Categorized | Featured Stories, Regulatory

Tuesday Trial Watch: Another City Clamps Down On Medical Marijuana

LAW WEEK COLORADO
Statewide trial courts reporter Ali McNally wraps up today’s court news.

Grand Junction City Council unanimously agreed Monday night to impose a moratorium on the filing of development applications and issuance of sales-tax licenses for medical marijuana dispensaries. The one-year “timeout” will take effect in mid-December and won’t affect existing businesses.
In related news, the town of Winter Park will consider an ordinance today that will prohibit medical marijuana dispensaries within town limits.

A former assistant to Greeley builder Mark Strodtman testified Monday that Strodtman threatened to kill her child of she didn’t move to Mexico while the case against him was being investigated.

Powertech USA claims that rules the state is writing that would implement a 2008 law protecting groundwater around a mine near Fort Collins is illegal because the rules are too broad while also being too burdensome on the mining industry.
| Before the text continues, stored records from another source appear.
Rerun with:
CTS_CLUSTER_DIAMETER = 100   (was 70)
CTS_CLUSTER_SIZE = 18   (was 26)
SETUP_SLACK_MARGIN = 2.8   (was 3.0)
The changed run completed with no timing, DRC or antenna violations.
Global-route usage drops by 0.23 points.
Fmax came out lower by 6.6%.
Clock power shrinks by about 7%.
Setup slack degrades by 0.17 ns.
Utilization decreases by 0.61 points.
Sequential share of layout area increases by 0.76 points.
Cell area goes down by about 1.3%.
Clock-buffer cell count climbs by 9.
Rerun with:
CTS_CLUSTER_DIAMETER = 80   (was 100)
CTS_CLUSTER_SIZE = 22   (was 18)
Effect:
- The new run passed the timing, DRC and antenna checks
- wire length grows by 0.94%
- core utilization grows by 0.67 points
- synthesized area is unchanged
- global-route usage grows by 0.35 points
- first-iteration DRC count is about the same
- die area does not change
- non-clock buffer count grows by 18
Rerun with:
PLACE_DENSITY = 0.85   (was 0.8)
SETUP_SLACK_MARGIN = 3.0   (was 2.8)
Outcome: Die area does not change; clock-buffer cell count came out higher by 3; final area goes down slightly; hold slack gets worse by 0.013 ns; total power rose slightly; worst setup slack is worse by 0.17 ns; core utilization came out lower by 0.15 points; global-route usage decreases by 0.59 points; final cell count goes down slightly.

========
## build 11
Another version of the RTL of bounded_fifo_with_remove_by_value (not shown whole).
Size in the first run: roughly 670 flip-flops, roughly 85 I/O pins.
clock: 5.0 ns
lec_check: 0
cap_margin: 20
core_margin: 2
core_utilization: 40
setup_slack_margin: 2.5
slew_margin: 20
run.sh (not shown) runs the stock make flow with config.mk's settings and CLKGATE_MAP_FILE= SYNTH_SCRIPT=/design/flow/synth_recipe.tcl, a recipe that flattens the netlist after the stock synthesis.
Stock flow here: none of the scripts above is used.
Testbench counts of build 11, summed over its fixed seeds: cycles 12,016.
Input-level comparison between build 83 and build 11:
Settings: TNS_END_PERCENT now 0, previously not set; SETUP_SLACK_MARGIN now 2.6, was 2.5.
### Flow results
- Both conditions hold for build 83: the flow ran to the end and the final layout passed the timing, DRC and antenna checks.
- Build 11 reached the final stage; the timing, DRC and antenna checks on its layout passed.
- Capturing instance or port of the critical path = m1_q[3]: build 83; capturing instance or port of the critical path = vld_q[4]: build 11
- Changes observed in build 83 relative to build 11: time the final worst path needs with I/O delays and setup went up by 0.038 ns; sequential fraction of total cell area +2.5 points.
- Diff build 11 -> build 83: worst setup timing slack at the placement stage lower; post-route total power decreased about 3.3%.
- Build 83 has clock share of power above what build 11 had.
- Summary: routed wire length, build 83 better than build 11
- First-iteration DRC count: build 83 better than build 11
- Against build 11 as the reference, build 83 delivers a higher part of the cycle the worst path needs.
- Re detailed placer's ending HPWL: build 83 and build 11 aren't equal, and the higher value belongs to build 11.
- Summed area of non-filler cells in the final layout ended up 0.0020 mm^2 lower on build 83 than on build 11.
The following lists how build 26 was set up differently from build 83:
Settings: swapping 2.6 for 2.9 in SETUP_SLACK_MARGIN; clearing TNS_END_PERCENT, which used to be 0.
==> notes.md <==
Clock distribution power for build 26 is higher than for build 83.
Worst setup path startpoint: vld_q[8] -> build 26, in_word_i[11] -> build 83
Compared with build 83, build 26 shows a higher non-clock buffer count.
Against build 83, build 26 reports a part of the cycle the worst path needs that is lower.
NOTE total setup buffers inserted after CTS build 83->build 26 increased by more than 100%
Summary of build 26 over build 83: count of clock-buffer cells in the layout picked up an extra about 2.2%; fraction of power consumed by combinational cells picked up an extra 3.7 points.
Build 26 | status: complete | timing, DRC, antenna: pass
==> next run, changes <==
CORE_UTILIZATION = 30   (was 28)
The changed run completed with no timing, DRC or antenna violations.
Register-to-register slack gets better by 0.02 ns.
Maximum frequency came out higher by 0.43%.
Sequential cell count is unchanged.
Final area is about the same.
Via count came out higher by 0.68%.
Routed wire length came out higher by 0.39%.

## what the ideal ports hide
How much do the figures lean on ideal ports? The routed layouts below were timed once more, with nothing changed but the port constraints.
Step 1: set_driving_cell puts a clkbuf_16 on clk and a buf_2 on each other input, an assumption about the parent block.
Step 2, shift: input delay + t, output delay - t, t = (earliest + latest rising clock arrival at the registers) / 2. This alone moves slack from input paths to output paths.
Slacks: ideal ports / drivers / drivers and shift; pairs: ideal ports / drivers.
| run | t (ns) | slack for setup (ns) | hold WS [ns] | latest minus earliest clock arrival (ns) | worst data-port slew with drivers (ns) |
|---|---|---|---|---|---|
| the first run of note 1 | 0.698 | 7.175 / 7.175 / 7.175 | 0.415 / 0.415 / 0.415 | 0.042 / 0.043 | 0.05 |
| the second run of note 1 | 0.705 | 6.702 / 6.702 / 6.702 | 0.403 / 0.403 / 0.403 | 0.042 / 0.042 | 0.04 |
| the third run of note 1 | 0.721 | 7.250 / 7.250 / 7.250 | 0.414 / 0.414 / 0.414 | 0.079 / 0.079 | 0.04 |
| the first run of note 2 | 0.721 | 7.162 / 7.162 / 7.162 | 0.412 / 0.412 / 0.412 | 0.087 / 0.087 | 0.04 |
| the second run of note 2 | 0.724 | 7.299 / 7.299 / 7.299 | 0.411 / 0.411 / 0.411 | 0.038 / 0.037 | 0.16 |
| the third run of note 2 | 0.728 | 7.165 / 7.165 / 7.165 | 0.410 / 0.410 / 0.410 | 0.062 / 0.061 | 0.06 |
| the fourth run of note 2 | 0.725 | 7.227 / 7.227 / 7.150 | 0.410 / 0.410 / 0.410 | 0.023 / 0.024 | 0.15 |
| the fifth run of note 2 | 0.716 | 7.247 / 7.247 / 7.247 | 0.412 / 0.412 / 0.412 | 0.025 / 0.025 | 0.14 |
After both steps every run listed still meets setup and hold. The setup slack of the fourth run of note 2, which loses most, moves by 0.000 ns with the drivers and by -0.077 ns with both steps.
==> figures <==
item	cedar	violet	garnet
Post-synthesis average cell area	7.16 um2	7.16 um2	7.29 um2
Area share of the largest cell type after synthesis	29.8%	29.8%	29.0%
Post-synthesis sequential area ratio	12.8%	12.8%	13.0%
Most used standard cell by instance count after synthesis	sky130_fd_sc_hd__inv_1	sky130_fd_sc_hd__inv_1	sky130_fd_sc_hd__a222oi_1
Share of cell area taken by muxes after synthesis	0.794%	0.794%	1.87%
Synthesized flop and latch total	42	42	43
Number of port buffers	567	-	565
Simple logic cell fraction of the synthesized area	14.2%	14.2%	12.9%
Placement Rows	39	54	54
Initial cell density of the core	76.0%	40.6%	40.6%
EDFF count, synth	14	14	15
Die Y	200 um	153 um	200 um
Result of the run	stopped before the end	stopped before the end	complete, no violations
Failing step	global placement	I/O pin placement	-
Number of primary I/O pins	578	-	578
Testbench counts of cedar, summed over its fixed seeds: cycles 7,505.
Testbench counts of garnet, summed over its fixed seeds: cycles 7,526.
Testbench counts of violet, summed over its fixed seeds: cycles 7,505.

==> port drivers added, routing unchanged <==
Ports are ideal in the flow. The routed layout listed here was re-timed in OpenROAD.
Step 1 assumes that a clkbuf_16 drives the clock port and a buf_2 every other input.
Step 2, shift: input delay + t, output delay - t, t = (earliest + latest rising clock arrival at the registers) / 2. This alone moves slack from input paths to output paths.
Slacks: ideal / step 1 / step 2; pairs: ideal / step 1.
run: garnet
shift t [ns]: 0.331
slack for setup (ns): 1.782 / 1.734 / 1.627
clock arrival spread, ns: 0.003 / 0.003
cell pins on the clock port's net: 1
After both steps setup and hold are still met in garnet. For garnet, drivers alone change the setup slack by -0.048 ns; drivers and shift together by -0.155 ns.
Source: an optimization exercise on an open RTL-to-GDS flow (aim: small area and a short achievable clock period). Production flows keep margins and buffers that such runs may drop.
Function was checked by simulation only, so behaviour that the tests miss may differ from the original.
No driver is modelled on the clock port, so clock power and skew are understated where the tree is cut down; a real chip needs a root buffer or a tree.
Power figures rest on the tool's default switching activity, not on a simulated workload.

==> module apb_subsystem_top, before the edit <==
module apb_subsystem_top #(
  parameter int unsigned ADDR_W      = 8,
  parameter int unsigned DATA_W      = 8,
  parameter int unsigned MEM_DEPTH   = 256,
  parameter int unsigned WAIT_CYCLES = 0
) (
  input  logic              pclk,
  input  logic              prstn,
  input  logic              trf_valid,
  input  logic [1:0]        trf_enc,
  input  logic [ADDR_W-1:0] trf_addr,
  input  logic [DATA_W-1:0] trf_wdata,
  output logic [DATA_W-1:0] trf_rdata,
  output logic              trf_rdata_valid
);
  logic r_setup, r_access;
  logic w_req;
  assign w_req = trf_valid && (trf_enc[0] ^ trf_enc[1]);
  logic r_live;
  always_ff @(posedge pclk or posedge prstn) begin
    if (prstn) begin
      r_setup  <= 1'b0;
      r_access <= 1'b0;
      r_live   <= 1'b0;
    end else begin
      r_setup  <= w_req && !r_setup;
      r_access <= r_setup;
      r_live   <= 1'b1;
    end
  end
  logic r_ph;
  always_ff @(posedge pclk) r_ph <= !r_ph && r_live;
  logic [15:0]       r_a_row, r_a_col;
  logic [DATA_W-1:0] r_a_wdata;
  logic              r_a_write;
  logic              w_a_wr;
  always_ff @(posedge pclk) begin
    r_a_row   <= 16'(1) << trf_addr[7:4];
    r_a_col   <= 16'(1) << trf_addr[3:0];
    r_a_wdata <= trf_wdata;
    r_a_write <= trf_enc[0];
  end
  assign w_a_wr = r_setup && r_a_write;   
  logic [15:0]       r_b_lrow_n;   
  logic [15:0]       r_b_lcol_n;   
  logic [15:0]       r_b_hrow;     
  logic [15:0]       r_b_hcol;     
  logic [DATA_W-1:0] r_b_wbits_n;  
  logic              r_b_read;
  always_ff @(posedge pclk) begin
    r_b_lrow_n  <= ~(r_a_row & {16{w_a_wr}});
    r_b_lcol_n  <= ~r_a_col;
    r_b_hcol    <= r_a_col;
    r_b_wbits_n <= ~(r_a_wdata ^ {DATA_W{r_ph}});   
    r_b_read    <= !r_a_write;
  end
  always_ff @(posedge pclk or posedge prstn) begin
    if (prstn) r_b_hrow <= '0;
    else       r_b_hrow <= r_a_row & {16{w_a_wr}};
  end
  logic [DATA_W-1:0]    r_mem [MEM_DEPTH];
  logic [MEM_DEPTH-1:0] w_load, w_keep_n;
  for (genvar k = 0; k < MEM_DEPTH; k++) begin : g_word
    assign w_load[k]   = !(r_live && (r_b_lrow_n[k/16] || r_b_lcol_n[k%16]));
    assign w_keep_n[k] = !(r_b_hrow[k/16] && r_b_hcol[k%16]);
    always_ff @(posedge pclk) begin
      r_mem[k] <= ~((r_mem[k] | {DATA_W{w_load[k]}}) & ({DATA_W{w_keep_n[k]}} | r_b_wbits_n));
    end
  end
  logic [DATA_W-1:0] w_row_data [16];
  logic [DATA_W-1:0] w_grp_data [4];
  always_comb begin
    for (int i = 0; i < 16; i++) begin
      w_row_data[i] = '0;
      for (int j = 0; j < 16; j++)
        w_row_data[i] = w_row_data[i] | (r_mem[i*16+j] & {DATA_W{r_a_col[j]}});
    end
    for (int g = 0; g < 4; g++) begin
      w_grp_data[g] = '0;
      for (int i = 4*g; i < 4*g+4; i++)
        w_grp_data[g] = w_grp_data[g] | (w_row_data[i] & {DATA_W{r_a_row[i]}});
    end
  end
  logic [DATA_W-1:0] r_p_data [4];
  always_ff @(posedge pclk) for (int g = 0; g < 4; g++) r_p_data[g] <= w_grp_data[g];
  logic              w_rd;
  logic [DATA_W-1:0] r_rdata;
  logic              r_rdata_valid;
  assign w_rd = r_access && r_b_read;
  always_ff @(posedge pclk or posedge prstn) begin
    if (prstn) begin
      r_rdata       <= '0;
      r_rdata_valid <= 1'b0;
    end else begin
      r_rdata_valid <= w_rd;
      if (w_rd) r_rdata <= (r_p_data[0] | r_p_data[1] | r_p_data[2] | r_p_data[3])
                           ^ {DATA_W{!r_ph}};
    end
  end
  assign trf_rdata       = r_rdata;
  assign trf_rdata_valid = r_rdata_valid;
endmodule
They added that public comment on the proposed mine is illegal too.

Denver District Attorney Mitch Morrissey said that district attorney’s office and Police Department connected a man to two car thefts through the DNA of a family member. The controversial technique is a first in Denver and one of the only cases in the country solved using it.

A senior Longmont police officer will appear in Boulder District Court next Friday on charges of distributing a controlled substance, theft and misconduct.

Judges hearing appeals in the case of a former Oklahoma high school band director serving a six-year sentence for raping two students focused Monday on what the school administrators should have done about the allegations of sexual misconduct by the director.

The Colorado Court of Appeals upheld a $1.2 million pilot’s defamation lawsuit against Air Wisconsin.

10th Circuit Appeals Court Judge Neil Gorsuch wrote that a misplaced modifier in an insurance contract is a “syntactical sin,” but won’t require Travelers Insurance to reimburse Payless ShoeSource for a $2.45 million class-action settlement.